Dez Palavras-Chave sobre Maria Somos as partículas que Deus mais gostou de ter criado

A beleza da fé, entre tantas que poderíamos citar, é saber que não valemos coisa nenhuma. Que o homem é pó e em pó se vai tornar. Que estamos esmagados pelo cosmos quase infinito. Que somos poeira no imenso Universo… mas que, como disse um místico espanhol, sabemos que somos “pó enamorado”. Isto é que nos dá força. Deus nem precisa de nós para nada. “Somos servos inúteis”, disse Jesus. No entanto, Ele se fez Pobre de Javé, Servo dos servos de Deus, como mais tarde os papas gostaram de ser chamados. Ao fazer-se Homem, como que se aniquilou. Mas é aí que entra a “razão sem razão” do Amor que S. Paulo canta com gratidão: “É na minha fraqueza que se manifesta a Sua força”. “Que Deus escolheu o que nada vale…” “Que trazemos tesouro em vasos de barro”. Mas este pó de Adão apaixonou Deus. São as “partículas” que Ele mais gostou de ter criado. O Livro dos Provérbios chama-nos “delícias de Deus”.

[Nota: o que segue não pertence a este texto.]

$ cat src/rtl/trap_seq.sv
module trap_seq
    import trap_seq_pkg::*;
#(
    parameter int             XLEN       = XLEN_DEF,
    parameter int             AW         = AW_DEF,
    parameter logic [AW-1:0]  EPC_ADDR   = 6'h21,
    parameter logic [AW-1:0]  CAUSE_ADDR = 6'h22,
    parameter logic [AW-1:0]  TVAL_ADDR  = 6'h23
) (
    input  logic            clk,
    input  logic            rst,
    input  logic            dec_valid,
    input  logic [1:0]      dec_kind,
    input  logic [XLEN-1:0] cur_pc,
    input  logic [XLEN-1:0] opnd_a,
    input  logic [XLEN-1:0] opnd_b,
    input  logic [XLEN-1:0] trap_base,
    output logic            wr_en,
    output logic [AW-1:0]   wr_addr,
    output logic [XLEN-1:0] wr_data,
    output logic [XLEN-1:0] pc_next,
    output logic            done,
    output logic            busy
);
    seq_state_t      state;
    logic            accept;
    op_kind_t        kind_in, saved_kind;
    logic [XLEN-1:0] saved_pc;
    logic            unused_b;

    assign kind_in  = op_kind_t'(dec_kind);
    assign unused_b = ^opnd_b;

    trap_seq_ctrl u_ctrl (
        .clk(clk), .rst(rst), .dec_valid(dec_valid), .dec_kind(kind_in),
        .state(state), .accept(accept)
    );

    trap_seq_ctx #(.XLEN(XLEN)) u_ctx (
        .clk(clk), .rst(rst), .accept(accept), .dec_kind(kind_in),
        .cur_pc(cur_pc), .opnd_a(opnd_a), .trap_base(trap_base),
        .saved_pc(saved_pc), .target(pc_next), .saved_kind(saved_kind)
    );

    trap_seq_wport #(
        .XLEN(XLEN), .AW(AW), .EPC_ADDR(EPC_ADDR),
        .CAUSE_ADDR(CAUSE_ADDR), .TVAL_ADDR(TVAL_ADDR)
    ) u_wport (
        .clk(clk), .rst(rst), .state(state), .saved_kind(saved_kind),
        .saved_pc(saved_pc), .wr_en(wr_en), .wr_addr(wr_addr), .wr_data(wr_data)
    );

    assign done = (state == ST_DONE);
    assign busy = (state != ST_IDLE);

    p_reset_quiet_r1: assert property (@(posedge clk)
        rst |=> (!wr_en && !done && !busy));
    p_epc_is_pc_r3: assert property (@(posedge clk) disable iff (rst)
        (wr_en && wr_addr == EPC_ADDR) |-> wr_data == $past(cur_pc));
    p_done_single_r6: assert property (@(posedge clk) disable iff (rst)
        done |=> !done);
    p_no_write_on_done_r6: assert property (@(posedge clk) disable iff (rst)
        done |-> !wr_en);
    p_target_aligned_r6: assert property (@(posedge clk) disable iff (rst)
        done |-> pc_next[1:0] == 2'b00);
    p_busy_target_stable_r8: assert property (@(posedge clk) disable iff (rst)
        (busy && !done) |=> $stable(pc_next));
    p_none_ignored_r9: assert property (@(posedge clk) disable iff (rst)
        (!busy && dec_valid && dec_kind == 2'd0) |=> !busy);
endmodule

Maria sentia-se assim, inteirinha. Ela não sabia que era Imaculada. Ela não sabia coisa nenhuma de coisa alguma quando visitou santa Isabel. Ela só sabia que era amada e que o Senhor fez nela maravi-lhas, a pobre, a humilde serva, que todos chamarão bem aventurada, porque acreditou. Por isso, a Igreja coloca na liturgia diária o Magnificat, no final da jornada, para que os nossos erros do dia e a nossa pequenez não nos impeçam de acreditar como Maria.